RB phosphorylation and RB-regulated gene products are increased in CAFs. (A) CAFs have increased phosphorylated RB as compared with normal adjacent fibroblasts, as shown by immunufluorescence (Upper panels), using a phopho-specific antibody that recognizes endogeneous RB only when phosphorylated at serine 807/811. (B) CAFs show an increase in the levels of PCNA when compared with normal adjacent fibroblasts, as shown by confocal microscopy (Upper). (C) CAFs show increases in MCM7 expression, as seen by confocal microscopy (Upper). In (A–C), DAPI staining shows the nuclei of the cells imaged (Lower). Images were taken at 20x. Virtually identical results were obtained using CAFs and NFs isolated from several different patients. Representative images are shown.

Figure 6.

BrdU incorporation is inhibited by a Cav-1 mimetic peptide in CAFs. Equal numbers of cancer-associated fibroblasts were plated for 24 hrs and given a 20 μM dose of a cell-permeable Cav-1 mimetic peptide attached to penetratin.
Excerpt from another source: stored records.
### src/verilog/seie_top.sv
// Self-test error indicator encoder: drives seven keyboard lamps and a
// screen message code from fatal and nonfatal self-test results.
// Assumes result strobes come from logic on i_clk, and a plain register
// port: one-cycle write or read strobes, read data the cycle after.
//
// Function
// A fatal error halts normal operation at once into an error display only reset leaves.
// While halted, two lamp messages are shown, an error code and a data code.
// The error-code message lights the local lamp and puts the code on the four code lamps.
// The data-code message lights the on-line lamp and the data value; scroll hold stays off.
// The two fatal messages alternate about every quarter second.
// Fatal codes are cpu 0000, program memory 0001, working memory 0010, display access 0011, display timeout 0100, vector timeout 0101.
// Cpu, display and vector faults show data 1111; memory faults show 0 then a three-bit value.
// A nonfatal error leaves the processor running with the mode lamp steadily lit.
// A nonfatal error is shown on the lamps and as a screen message.
// Nonfatal errors blink code lamps, never light them steadily; scroll hold stays off.
// A keyboard failure blinks user lamp two and selects the keyboard screen message.
// Language, printer, user one and user two blink for video memory, vector, link and keyboard.
// The screen message names the link failure type, with a keyboard variant.
// Only video memory or vector faults blink lamps with no screen message.
// All blinking shares one timebase whose half-period is programmable, default a quarter second.
//
// The register addresses and the plain strobed port were decided locally.
`timescale 1ns/1ns
`include "seie_defines.svh"

module seie_top #(
  parameter logic [`SEIE_PER_W-1:0] ALT_CYCLES = `SEIE_PER_W'(`SEIE_ALT_CYC)
) (
  input wire logic i_clk, // Core clock, 10 MHz
  input wire logic i_rst, // Synchronous reset, high
  input wire logic [7:0] i_addr, // Register byte address
  input wire logic [31:0] i_wdata, // Register write data
  input wire logic i_wr, // Write strobe
  input wire logic i_rd, // Read strobe
  output logic [31:0] o_rdata, // Read data, cycle after i_rd
  input wire logic i_fatal, // Fatal result strobe
  input wire seie_pkg::seie_fatal_t i_fatal_info, // Fatal code and memory data
  input wire logic i_nf_report, // Nonfatal result strobe
  input wire seie_pkg::seie_nf_t i_nf, // Nonfatal failing units
  input wire logic i_online, // Mode: 1 on-line, 0 local
  output seie_pkg::seie_lamps_t o_lamps, // Keyboard indicator lamps
  output seie_pkg::seie_msg_t o_screen_msg, // Centred screen message code
  output logic o_halt, // Stop normal operation
  output logic o_irq // Unmasked event pending
);

  seie_pkg::seie_state_t s;
  seie_pkg::seie_state_t next_s;
  logic tick;

  // Single timebase: both alternation and blinking follow it
  seie_tick_gen u_tick (
    .i_clk(i_clk),
    .i_rst(i_rst),
    .i_period(s.period),
    .o_tick(tick)
  );

  // Screen message for a set of nonfatal faults
  function automatic seie_pkg::seie_msg_t msg_of(input seie_pkg::seie_nf_t f);
    seie_pkg::seie_msg_t m;
    m = seie_pkg::msg_none;
    unique case (f.link)
      seie_pkg::link_ok: begin
        if (f.keys) begin
          m = seie_pkg::keyboard_fault_msg;
        end else begin
          m = seie_pkg::msg_none;
        end
      end
      seie_pkg::link_control: begin
        m = f.keys ? seie_pkg::keys_and_link_control_fault_msg
                   : seie_pkg::internal_link_control_fault_msg;
      end
      seie_pkg::link_loopback: begin
        m = f.keys ? seie_pkg::keys_and_link_loopback_fault_msg
                   : seie_pkg::internal_link_loopback_fault_msg;
      end
      seie_pkg::link_timeout: begin
        m = f.keys ? seie_pkg::keys_and_link_timeout_fault_msg
                   : seie_pkg::internal_link_timeout_fault_msg;
      end
    endcase
    return m;
  endfunction

  // Data code for a fatal error
  function automatic logic [3:0] data_of(input seie_pkg::seie_fatal_t f);
    logic [3:0] d;
    d = `SEIE_DATA_ALL;
    if (f.code == `SEIE_FC_PROG_MEM || f.code == `SEIE_FC_WORK_MEM) begin
      d = {1'b0, f.mem_data};
    end
    return d;
  endfunction

  seie_pkg::seie_nf_t nf_merged;
  seie_pkg::seie_state_rd_t state_rd;
  logic [3:0] code_lamps;
  logic [`SEIE_EV_W-1:0] ev;

  always_comb begin
    next_s = s;
    ev = `SEIE_EV_NONE;
    code_lamps = 4'h0;

    // Nonfatal faults accumulate until reset
    nf_merged = s.faults;
    if (i_nf_report && s.mode == seie_pkg::st_run) begin
      nf_merged.vram = s.faults.vram | i_nf.vram;
      nf_merged.vector = s.faults.vector | i_nf.vector;
      nf_merged.keys = s.faults.keys | i_nf.keys;
      // First reported link failure type is kept
      if (s.faults.link == seie_pkg::link_ok) begin
        nf_merged.link = i_nf.link;
      end
      if (i_nf.vram || i_nf.vector || i_nf.keys || i_nf.link != seie_pkg::link_ok) begin
        ev[`SEIE_EV_NONFATAL] = 1'b1;
      end
    end
    next_s.faults = nf_merged;

    unique case (s.mode)
      seie_pkg::st_run: begin
        if (i_fatal) begin
          next_s.mode = seie_pkg::st_halt;
          next_s.fatal = i_fatal_info;
          next_s.phase_data = 1'b0;
          ev[`SEIE_EV_FATAL] = 1'b1;
        end
      end
      seie_pkg::st_halt: begin
        // No exit other than reset
        next_s.mode = seie_pkg::st_halt;
        if (tick) begin
          next_s.phase_data = ~s.phase_data;
        end
      end
    endcase

    if (tick) begin
      next_s.blink = ~s.blink;
    end

    // Lamp and message image, registered so the outputs are glitch free
    if (next_s.mode == seie_pkg::st_halt) begin
      if (next_s.phase_data) begin
        code_lamps = data_of(next_s.fatal);
      end else begin
        code_lamps = next_s.fatal.code;
      end
      // Error code shows local, data code shows on-line
      next_s.lamps.online = next_s.phase_data;
      next_s.lamps.local_mode = ~next_s.phase_data;
      next_s.lamps.scroll_hold = 1'b0;
      next_s.lamps.language = code_lamps[3];
      next_s.lamps.printer = code_lamps[2];
      next_s.lamps.user_lamp_one = code_lamps[1];
      next_s.lamps.user_lamp_two = code_lamps[0];
      // Screen holds garbage when halted; no message is driven
      next_s.msg = seie_pkg::msg_none;
    end else begin
      next_s.lamps.online = i_online;
      next_s.lamps.local_mode = ~i_online;
      next_s.lamps.scroll_hold = 1'b0;
      next_s.lamps.language = nf_merged.vram & next_s.blink;
      next_s.lamps.printer = nf_merged.vector & next_s.blink;
      next_s.lamps.user_lamp_one =
        (nf_merged.link != seie_pkg::link_ok) & next_s.blink;
      next_s.lamps.user_lamp_two = nf_merged.keys & next_s.blink;
      next_s.msg = msg_of(nf_merged);
    end

    // Register writes; a new event wins over a clear in the same cycle
    next_s.status = s.status;
    if (i_wr) begin
      unique case (i_addr)
        `SEIE_A_PERIOD: begin
          next_s.period = i_wdata[`SEIE_PER_W-1:0];
        end
        `SEIE_A_STATUS: begin
          next_s.status = s.status & ~i_wdata[`SEIE_EV_W-1:0];
        end
        `SEIE_A_MASK: begin
          next_s.mask = i_wdata[`SEIE_EV_W-1:0];
        end
        default: begin
        end
      endcase
    end
    next_s.status = next_s.status | ev;
    next_s.irq = |(next_s.status & next_s.mask);

    // Register reads; unmapped addresses read zero
    state_rd.halted = (s.mode == seie_pkg::st_halt);
    state_rd.phase_data = s.phase_data;
    state_rd.blink = s.blink;
    state_rd.msg = s.msg;
    state_rd.fatal = s.fatal;
    state_rd.faults = s.faults;
    next_s.rdata = 32'h0;
    if (i_rd) begin
      unique case (i_addr)
        `SEIE_A_PERIOD: next_s.rdata = 32'(s.period);
        `SEIE_A_STATUS: next_s.rdata = 32'(s.status);
        `SEIE_A_MASK: next_s.rdata = 32'(s.mask);
        `SEIE_A_STATE: next_s.rdata = 32'(state_rd);
        default: next_s.rdata = 32'h0;
      endcase
    end
  end

  always_ff @(posedge i_clk) begin
    if (i_rst) begin
      s <= '0;
      s.mode <= seie_pkg::st_run;
      s.msg <= seie_pkg::msg_none;
      s.period <= ALT_CYCLES;
    end else begin
      s <= next_s;
    end
  end

  assign o_rdata = s.rdata;
  assign o_lamps = s.lamps;
  assign o_screen_msg = s.msg;
  assign o_halt = (s.mode == seie_pkg::st_halt);
  assign o_irq = s.irq;

endmodule // seie_top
Following 48 hrs of treatment, the cells were given a two hour pulse of BrdU. Using an ELISA kit, the absorbance was then measured at 370 nm with a reference of 490 nm. CAFs show a 3-fold decrease in BrdU incorporation following Cav-1 treatment. *p < 0.05. Equivalent results were obtained using CAFs isolated from several different patients.

Figure 7.

RB-phosphorylation is inhibited by a Cav-1 mimetic peptide in CAFs. Treatment of CAFs with a Cav-1 mimetic peptide inhibited the phosphorylation of RB as shown by immunufluorescence (Upper), using a phospho-specific antibody that recognizes endogeneous RB only when phosphorylated at serine 807/811. PCNA levels were also decreased by the Cav-1 peptide (Middle). Penetratin (Pen) alone did not affect the levels of phospho-RB or PCNA. DAPI staining shows the nuclei of the cells imaged (Lower). Images were taken at 20x. Virtually identical results were obtained with 5, 10 and 20 μM dosages of the Cav-1 mimetic peptide.